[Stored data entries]
%%
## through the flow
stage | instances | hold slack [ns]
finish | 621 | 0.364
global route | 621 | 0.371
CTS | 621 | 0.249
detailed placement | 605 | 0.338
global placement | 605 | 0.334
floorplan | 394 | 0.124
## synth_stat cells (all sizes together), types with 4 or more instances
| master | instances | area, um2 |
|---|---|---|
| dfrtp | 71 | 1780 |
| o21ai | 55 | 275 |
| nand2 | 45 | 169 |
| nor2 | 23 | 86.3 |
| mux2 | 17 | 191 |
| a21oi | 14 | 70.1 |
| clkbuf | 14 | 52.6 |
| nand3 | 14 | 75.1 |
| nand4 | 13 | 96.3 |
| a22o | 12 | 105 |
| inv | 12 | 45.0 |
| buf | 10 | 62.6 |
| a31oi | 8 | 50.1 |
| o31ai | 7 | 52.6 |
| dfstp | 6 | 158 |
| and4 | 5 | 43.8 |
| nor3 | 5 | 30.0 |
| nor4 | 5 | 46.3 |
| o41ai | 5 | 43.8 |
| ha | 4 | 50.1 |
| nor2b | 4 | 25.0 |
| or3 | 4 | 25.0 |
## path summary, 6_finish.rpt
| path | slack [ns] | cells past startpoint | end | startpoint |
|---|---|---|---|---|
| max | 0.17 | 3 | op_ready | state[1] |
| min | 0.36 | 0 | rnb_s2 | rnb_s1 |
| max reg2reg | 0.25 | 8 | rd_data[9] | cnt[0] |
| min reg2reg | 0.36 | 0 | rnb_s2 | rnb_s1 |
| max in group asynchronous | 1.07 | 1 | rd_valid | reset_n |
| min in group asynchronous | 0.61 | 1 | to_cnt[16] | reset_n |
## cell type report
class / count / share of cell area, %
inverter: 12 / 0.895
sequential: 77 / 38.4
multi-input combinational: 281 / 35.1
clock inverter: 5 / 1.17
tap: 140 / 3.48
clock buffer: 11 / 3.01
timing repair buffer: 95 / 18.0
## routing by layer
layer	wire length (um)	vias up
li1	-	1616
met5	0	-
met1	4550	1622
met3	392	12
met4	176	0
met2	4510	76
File: src/rtl/quad_enc_emu.sv
// quad_enc_emu: quadrature encoder emulator.
//
// On an accepted load the block walks an emulated shaft from its current
// position to a two-digit BCD target. It emits A/B quadrature edges, one every
// STEP_DIV clocks, and four edges make one detent. bcd_pos steps by one
// detent on the clock of the fourth edge, so {a,b} is 00 at every detent.
//
// Parameters:
//   STEP_DIV    clocks between successive quadrature edges (1..65535)
//
// Optional build macro:
//   ENC_WRAP_EN defined   -> shortest modulo-100 path, 99<->00 wrap,
//                            a tie at distance 50 goes CW
//   ENC_WRAP_EN undefined -> CW when target > bcd_pos, else CCW, never wraps
//
// Ports:
//   clk         in   system clock, rising edge
//   reset_n     in   asynchronous active-low reset
//   load        in   move request, sampled every clk (honoured only in IDLE)
//   bcd_target  in   [7:4] tens, [3:0] units target position
//   a, b        out  quadrature channels (CW: A leads B, CCW: B leads A)
//   bcd_pos     out  current emulated position, two BCD digits
//   busy        out  high while a move is in progress
//   done        out  one-cycle pulse when a move completes
//   err         out  one-cycle pulse when a load has a non-BCD digit
//   state_dbg   out  FSM state encoding (0 IDLE, 1 RUN, 2 FIN)
//
// Handshake: load is a level request with no ready. A load seen in IDLE is
// consumed on that edge. A load seen in RUN or FIN is dropped silently.
module quad_enc_emu #(
  parameter int unsigned STEP_DIV = 4
) (
  input  logic       clk,
  input  logic       reset_n,
  input  logic       load,
  input  logic [7:0] bcd_target,
  output logic       a,
  output logic       b,
  output logic [7:0] bcd_pos,
  output logic       busy,
  output logic       done,
  output logic       err,
  output logic [1:0] state_dbg
);

  typedef enum logic [1:0] {
    IDLE = 2'd0,
    RUN  = 2'd1,
    FIN  = 2'd2
  } state_t;

  localparam logic [15:0] DIV_LAST = 16'(STEP_DIV - 1);

  state_t      state;
  logic [15:0] div;
  logic [1:0]  phase;     // 0..3 position within the current detent
  logic [7:0]  target;
  logic        dir_cw;

  logic        tgt_valid;
  logic        load_cw;
  logic [1:0]  next_phase;
  logic [7:0]  next_pos;

  function automatic logic [7:0] bcd_inc(input logic [7:0] v);
    logic [7:0] r;
    if (v[3:0] == 4'd9) begin
      r[3:0] = 4'd0;
      r[7:4] = (v[7:4] == 4'd9) ? 4'd0 : v[7:4] + 4'd1;
    end else begin
      r[3:0] = v[3:0] + 4'd1;
      r[7:4] = v[7:4];
    end
    return r;
  endfunction

  function automatic logic [7:0] bcd_dec(input logic [7:0] v);
    logic [7:0] r;
    if (v[3:0] == 4'd0) begin
      r[3:0] = 4'd9;
      r[7:4] = (v[7:4] == 4'd0) ? 4'd9 : v[7:4] - 4'd1;
    end else begin
      r[3:0] = v[3:0] - 4'd1;
      r[7:4] = v[7:4];
    end
    return r;
  endfunction

  // Phase 0..3 maps to {a,b} = 00,10,11,01. Incrementing the phase walks the
  // CW order and decrementing it walks the CCW order.
  function automatic logic [1:0] phase_ab(input logic [1:0] p);
    logic [1:0] r;
    case (p)
      2'd0:    r = 2'b00;
      2'd1:    r = 2'b10;
      2'd2:    r = 2'b11;
      default: r = 2'b01;
    endcase
    return r;
  endfunction

`ifdef ENC_WRAP_EN
  function automatic logic [7:0] bcd_to_bin(input logic [7:0] v);
    return 8'(v[7:4]) * 8'd10 + 8'(v[3:0]);
  endfunction

  logic [7:0] pos_bin;
  logic [7:0] tgt_bin;
  logic [7:0] cw_dist;

  always_comb begin
    pos_bin = bcd_to_bin(bcd_pos);
    tgt_bin = bcd_to_bin(bcd_target);
    cw_dist = (tgt_bin >= pos_bin) ? (tgt_bin - pos_bin)
                                   : (tgt_bin + 8'd100 - pos_bin);
    // A distance of exactly 50 is a tie and resolves CW.
    load_cw = (cw_dist <= 8'd50);
  end
`else
  // For valid BCD, comparing the packed digits as unsigned gives numeric order.
  always_comb begin
    load_cw = (bcd_target > bcd_pos);
  end
`endif

  always_comb begin
    tgt_valid  = (bcd_target[7:4] <= 4'd9) && (bcd_target[3:0] <= 4'd9);
    next_phase = dir_cw ? phase + 2'd1 : phase - 2'd1;
    next_pos   = dir_cw ? bcd_inc(bcd_pos) : bcd_dec(bcd_pos);
  end

  always_ff @(posedge clk or negedge reset_n) begin
    if (!reset_n) begin
      state   <= IDLE;
      div     <= 16'd0;
      phase   <= 2'd0;
      target  <= 8'h00;
      dir_cw  <= 1'b0;
      a       <= 1'b0;
      b       <= 1'b0;
      bcd_pos <= 8'h00;
      busy    <= 1'b0;
      done    <= 1'b0;
      err     <= 1'b0;
    end else begin
      done <= 1'b0;
      err  <= 1'b0;
      case (state)
        IDLE: begin
          if (load) begin
            if (!tgt_valid) begin
              err <= 1'b1;
            end else if (bcd_target == bcd_pos) begin
              state <= FIN;
            end else begin
              target <= bcd_target;
              dir_cw <= load_cw;
              div    <= 16'd0;
              busy   <= 1'b1;
              state  <= RUN;
            end
          end
        end
        RUN: begin
          // The divider starts at 0 on the accept edge, so the first edge
          // lands STEP_DIV clocks later.
          if (div == DIV_LAST) begin
            div    <= 16'd0;
            phase  <= next_phase;
            {a, b} <= phase_ab(next_phase);
            // Returning to phase 0 completes a detent.
            if (next_phase == 2'd0) begin
              bcd_pos <= next_pos;
              if (next_pos == target) begin
                state <= FIN;
              end
            end
          end else begin
            div <= div + 16'd1;
          end
        end
        FIN: begin
          busy  <= 1'b0;
          done  <= 1'b1;
          state <= IDLE;
        end
        default: state <= IDLE;
      endcase
    end
  end

  assign state_dbg = state;

endmodule
==> src/rtl/uart_rx_fifo.sv <==
// rtl/uart_rx_fifo.sv - 8N1 UART receiver feeding a first-word-fall-through byte FIFO
module uart_rx_fifo #(
    parameter int CLOCKS_PER_BIT = 13,
    parameter int FIFO_DEPTH     = 4
) (
    input  logic       clock,
    input  logic       reset,
    input  logic       uart_rx,
    output logic [7:0] data_out,
    output logic       data_out_valid,
    input  logic       data_out_ready,
    output logic       framing_error,
    output logic       overrun
);

    localparam int CW = $clog2(CLOCKS_PER_BIT);
    localparam int AW = $clog2(FIFO_DEPTH);
    localparam logic [CW-1:0] CNT_HALF = CW'(CLOCKS_PER_BIT / 2);
    localparam logic [CW-1:0] CNT_LAST = CW'(CLOCKS_PER_BIT - 1);

    typedef enum logic [2:0] {
        S_IDLE,
        S_START,
        S_DATA,
        S_STOP,
        S_BREAK
    } state_t;

    state_t        state;
    logic          rx_meta;
    logic          rx_s;
    logic [CW-1:0] clk_cnt;
    logic [2:0]    bit_idx;
    logic [7:0]    shreg;
    logic          push;

    logic [AW:0]   wr_ptr;
    logic [AW:0]   rd_ptr;
    logic [7:0]    mem [FIFO_DEPTH];
    logic          empty;
    logic          full;
    logic          pop;
    logic          wr_en;

    // Flops preset to 1 so a reset never looks like a start bit.
    always_ff @(posedge clock) begin
        if (reset) begin
            rx_meta <= 1'b1;
            rx_s    <= 1'b1;
        end else begin
            rx_meta <= uart_rx;
            rx_s    <= rx_meta;
        end
    end

    always_ff @(posedge clock) begin
        if (reset) begin
            state         <= S_IDLE;
            clk_cnt       <= '0;
            bit_idx       <= '0;
            shreg         <= '0;
            push          <= 1'b0;
            framing_error <= 1'b0;
        end else begin
            push          <= 1'b0;
            framing_error <= 1'b0;
            case (state)
                S_IDLE: begin
                    clk_cnt <= '0;
                    if (!rx_s) state <= S_START;
                end
                S_START: begin
                    if (clk_cnt == CNT_HALF) begin
                        clk_cnt <= '0;
                        bit_idx <= '0;
                        state   <= rx_s ? S_IDLE : S_DATA;
                    end else begin
                        clk_cnt <= clk_cnt + CW'(1);
                    end
                end
                S_DATA: begin
                    if (clk_cnt == CNT_LAST) begin
                        clk_cnt        <= '0;
                        shreg[bit_idx] <= rx_s;
                        bit_idx        <= bit_idx + 3'd1;
                        if (bit_idx == 3'd7) state <= S_STOP;
                    end else begin
                        clk_cnt <= clk_cnt + CW'(1);
                    end
                end
                S_STOP: begin
                    if (clk_cnt == CNT_LAST) begin
                        clk_cnt <= '0;
                        if (rx_s) begin
                            push  <= 1'b1;
                            state <= S_IDLE;
                        end else begin
                            framing_error <= 1'b1;
                            state         <= S_BREAK;
                        end
                    end else begin
                        clk_cnt <= clk_cnt + CW'(1);
                    end
                end
                S_BREAK: begin
                    if (rx_s) state <= S_IDLE;
                end
                default: state <= S_IDLE;
            endcase
        end
    end

    // Extra pointer MSB distinguishes full from empty when the indices match.
    assign empty = (wr_ptr == rd_ptr);
    assign full  = (wr_ptr[AW] != rd_ptr[AW]) && (wr_ptr[AW-1:0] == rd_ptr[AW-1:0]);
    assign pop   = !empty && data_out_ready;
    assign wr_en = push && (!full || pop);

    always_ff @(posedge clock) begin
        if (reset) begin
            wr_ptr  <= '0;
            rd_ptr  <= '0;
            overrun <= 1'b0;
        end else begin
            if (wr_en) wr_ptr <= wr_ptr + 1'b1;
            if (pop)   rd_ptr <= rd_ptr + 1'b1;
            overrun <= push && full && !pop;
        end
    end

    always_ff @(posedge clock) begin
        if (wr_en) mem[wr_ptr[AW-1:0]] <= shreg;
    end

    assign data_out_valid = !empty;
    assign data_out       = empty ? 8'h00 : mem[rd_ptr[AW-1:0]];

endmodule
==> src/rtl/counter_seq_ctrl.sv <==
// Segment sequencer driving an up/down counter's en/ud from a queued list of {dir, hold, len}.
// Latency: first segment drives on the edge after start; segments chain with no gap; host push backpressured by seg_ready.

// Generic synchronous FIFO with flush; head is read combinationally.
// Latency: pushed data visible at head the cycle after the push edge.
// Backpressure: caller must gate push with level<DEPTH and pop with level>0.
module seq_fifo #(
  parameter int W     = 8,
  parameter int DEPTH = 4
) (
  input  logic                     clock,
  input  logic                     reset,
  input  logic                     flush,
  input  logic                     push,
  input  logic                     pop,
  input  logic [W-1:0]             wdat,
  output logic [W-1:0]             rdat,
  output logic [$clog2(DEPTH):0]   level
);
  localparam int AW = $clog2(DEPTH);
  localparam int LW = AW + 1;

  logic [W-1:0]  mem [DEPTH];
  logic [AW-1:0] wr_ptr;
  logic [AW-1:0] rd_ptr;

  always_ff @(posedge clock or negedge reset) begin
    if (!reset) begin
      wr_ptr <= '0;
      rd_ptr <= '0;
      level  <= '0;
    end else if (flush) begin
      wr_ptr <= '0;
      rd_ptr <= '0;
      level  <= '0;
    end else begin
      if (push) wr_ptr <= wr_ptr + AW'(1);
      if (pop)  rd_ptr <= rd_ptr + AW'(1);
      case ({push, pop})
        2'b10:   level <= level + LW'(1);
        2'b01:   level <= level - LW'(1);
        default: level <= level;
      endcase
    end
  end

  // Storage needs no reset: level/pointers define which entries are valid.
  always_ff @(posedge clock) begin
    if (push && !flush) mem[wr_ptr] <= wdat;
  end

  assign rdat = mem[rd_ptr];
endmodule
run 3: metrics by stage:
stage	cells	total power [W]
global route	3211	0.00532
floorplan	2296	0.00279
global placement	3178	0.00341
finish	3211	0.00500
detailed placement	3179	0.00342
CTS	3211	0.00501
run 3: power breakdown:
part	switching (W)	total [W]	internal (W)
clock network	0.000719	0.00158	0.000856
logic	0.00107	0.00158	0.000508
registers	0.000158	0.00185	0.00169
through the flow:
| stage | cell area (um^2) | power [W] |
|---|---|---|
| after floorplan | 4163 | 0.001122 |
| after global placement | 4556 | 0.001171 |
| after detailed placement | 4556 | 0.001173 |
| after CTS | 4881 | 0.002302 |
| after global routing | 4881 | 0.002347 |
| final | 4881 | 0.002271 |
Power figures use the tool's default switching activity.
## src/rtl/ttl_gate_array_reg.sv

```systemverilog
// rtl/ttl_gate_array_reg.sv - multi-channel 2-input gate with propagation pipeline, glitch filter and open-collector model
module ttl_gate_array_reg #(
    parameter int CHANNELS       = 4,
    parameter int FUNC           = 0,
    parameter int DELAY          = 1,
    parameter int FILTER         = 0,
    parameter int OPEN_COLLECTOR = 0
) (
    input  logic                CLK,
    input  logic                CLR_n,
    input  logic [CHANNELS-1:0] A,
    input  logic [CHANNELS-1:0] B,
    output logic [CHANNELS-1:0] Y,
    output logic [CHANNELS-1:0] Y_DRV,
    output logic [CHANNELS-1:0] CHG
);

    // Reject illegal configurations at elaboration time.
    generate
        if (CHANNELS < 1 || CHANNELS > 32) begin : g_bad_channels
            $error("ttl_gate_array_reg: CHANNELS must be 1..32");
        end
        if (FUNC < 0 || FUNC > 5) begin : g_bad_func
            $error("ttl_gate_array_reg: FUNC must be 0..5");
        end
        if (DELAY < 1 || DELAY > 16) begin : g_bad_delay
            $error("ttl_gate_array_reg: DELAY must be 1..16");
        end
        if (FILTER < 0 || FILTER > 15) begin : g_bad_filter
            $error("ttl_gate_array_reg: FILTER must be 0..15");
        end
        if (OPEN_COLLECTOR < 0 || OPEN_COLLECTOR > 1) begin : g_bad_oc
            $error("ttl_gate_array_reg: OPEN_COLLECTOR must be 0 or 1");
        end
    endgenerate

    // Reset level is what the gate produces with both inputs low.
    localparam logic                RST_BIT  = (FUNC == 0) || (FUNC == 1) || (FUNC == 5);
    localparam logic [CHANNELS-1:0] RST_VEC  = {CHANNELS{RST_BIT}};
    localparam logic [3:0]          FILT_MAX = 4'(FILTER);

    logic [CHANNELS-1:0] gate_f;
    logic [CHANNELS-1:0] stage [DELAY];
    logic [CHANNELS-1:0] cand;
    logic [3:0]          cnt [CHANNELS];

    // Combinational gate function, applied bitwise to every channel.
    always_comb begin
        case (FUNC)
            0:       gate_f = ~(A & B);
            1:       gate_f = ~(A | B);
            2:       gate_f = A & B;
            3:       gate_f = A | B;
            4:       gate_f = A ^ B;
            5:       gate_f = ~(A ^ B);
            default: gate_f = RST_VEC;
        endcase
    end

    // Propagation delay line: stage 0 samples the gate, later stages shift.
    always_ff @(posedge CLK or negedge CLR_n) begin
        if (!CLR_n) begin
            for (int d = 0; d < DELAY; d++) begin
                stage[d] <= RST_VEC;
            end
        end else begin
            stage[0] <= gate_f;
            for (int d = 1; d < DELAY; d++) begin
                stage[d] <= stage[d-1];
            end
        end
    end

    assign cand = stage[DELAY-1];

    // Glitch filter: a deviation must persist FILTER+1 edges before Y follows it.
    always_ff @(posedge CLK or negedge CLR_n) begin
        if (!CLR_n) begin
            Y   <= RST_VEC;
            CHG <= '0;
            for (int i = 0; i < CHANNELS; i++) begin
                cnt[i] <= 4'd0;
            end
        end else begin
            for (int i = 0; i < CHANNELS; i++) begin
                CHG[i] <= 1'b0;
                if (cand[i] == Y[i]) begin
                    cnt[i] <= 4'd0;
                end else if (cnt[i] == FILT_MAX) begin
                    Y[i]   <= cand[i];
                    cnt[i] <= 4'd0;
                    CHG[i] <= 1'b1;
                end else begin
                    cnt[i] <= cnt[i] + 4'd1;
                end
            end
        end
    end

    // Open-collector driver sinks whenever the pulled-up line reads low.
    generate
        if (OPEN_COLLECTOR != 0) begin : g_oc
            assign Y_DRV = ~Y;
        end else begin : g_totem
            assign Y_DRV = '0;
        end
    endgenerate

endmodule

```
$ cat src/rtl/accum_alu_seq.sv
// Registered accumulator ALU: operand B is the low half of the accumulator,
// single-cycle ops write on the accept edge, MUL runs WIDTH cycles.
module accum_alu_seq
   import accum_alu_seq_pkg::*;
#(
   parameter int WIDTH = 4
) (
   input  logic               clk,
   input  logic               reset_n,
   input  logic [WIDTH-1:0]   a,
   input  logic [FUNC_W-1:0]  func,
   input  logic               start,
   output logic               busy,
   output logic               done,
   output logic [2*WIDTH-1:0] result
);
   logic [2*WIDTH-1:0] result_q, result_d;
   logic               done_q, done_d;
   logic               accept, mul_load, mul_busy, mul_done;
   logic [2*WIDTH-1:0] mul_product;
   logic [WIDTH-1:0]   b_op;
   logic [WIDTH:0]     add_sum;

   assign b_op     = result_q[WIDTH-1:0];
   assign accept   = start && !mul_busy;
   assign mul_load = accept && (func == OP_MUL);
   assign add_sum  = {1'b0, a} + {1'b0, b_op};

   mul_shift_add #(.WIDTH(WIDTH)) u_mul (
      .clk     (clk),
      .reset_n (reset_n),
      .load    (mul_load),
      .a       (a),
      .b       (b_op),
      .busy    (mul_busy),
      .done    (mul_done),
      .product (mul_product)
   );

   always_comb begin
      result_d = result_q;
      done_d   = mul_done || (accept && func != OP_MUL);
      if (accept) begin
         case (func)
            OP_ADD:    result_d = {{(WIDTH-1){1'b0}}, add_sum};
            OP_XOR_OR: result_d = {a | b_op, a ^ b_op};
            OP_LSL:    result_d = result_q << a;
            OP_LSR:    result_d = result_q >> a;
            OP_MUL:    result_d = result_q;
            OP_LOAD:   result_d = {{WIDTH{1'b0}}, a};
            OP_REDUCE: result_d = {{(2*WIDTH-2){1'b0}}, &{a, b_op}, |{a, b_op}};
            OP_CLEAR:  result_d = '0;
            default:   result_d = result_q;
         endcase
      end
      // accept and mul_done never coincide: mul_done implies busy
      if (mul_done) result_d = mul_product;
   end

   always_ff @(posedge clk or negedge reset_n) begin
      if (!reset_n) begin
         result_q <= '0;
         done_q   <= 1'b0;
      end else begin
         result_q <= result_d;
         done_q   <= done_d;
      end
   end

   assign result = result_q;
   assign done   = done_q;
   assign busy   = mul_busy;
endmodule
%%
* [About this exercise] Repeat the entries above exactly, from the first line through the line containing "mux2 | 17 | 191 |".

* [Written solution]
## through the flow
stage | instances | hold slack [ns]
finish | 621 | 0.364
global route | 621 | 0.371
CTS | 621 | 0.249
detailed placement | 605 | 0.338
global placement | 605 | 0.334
floorplan | 394 | 0.124
## synth_stat cells (all sizes together), types with 4 or more instances
| master | instances | area, um2 |
|---|---|---|
| dfrtp | 71 | 1780 |
| o21ai | 55 | 275 |
| nand2 | 45 | 169 |
| nor2 | 23 | 86.3 |
| mux2 | 17 | 191 |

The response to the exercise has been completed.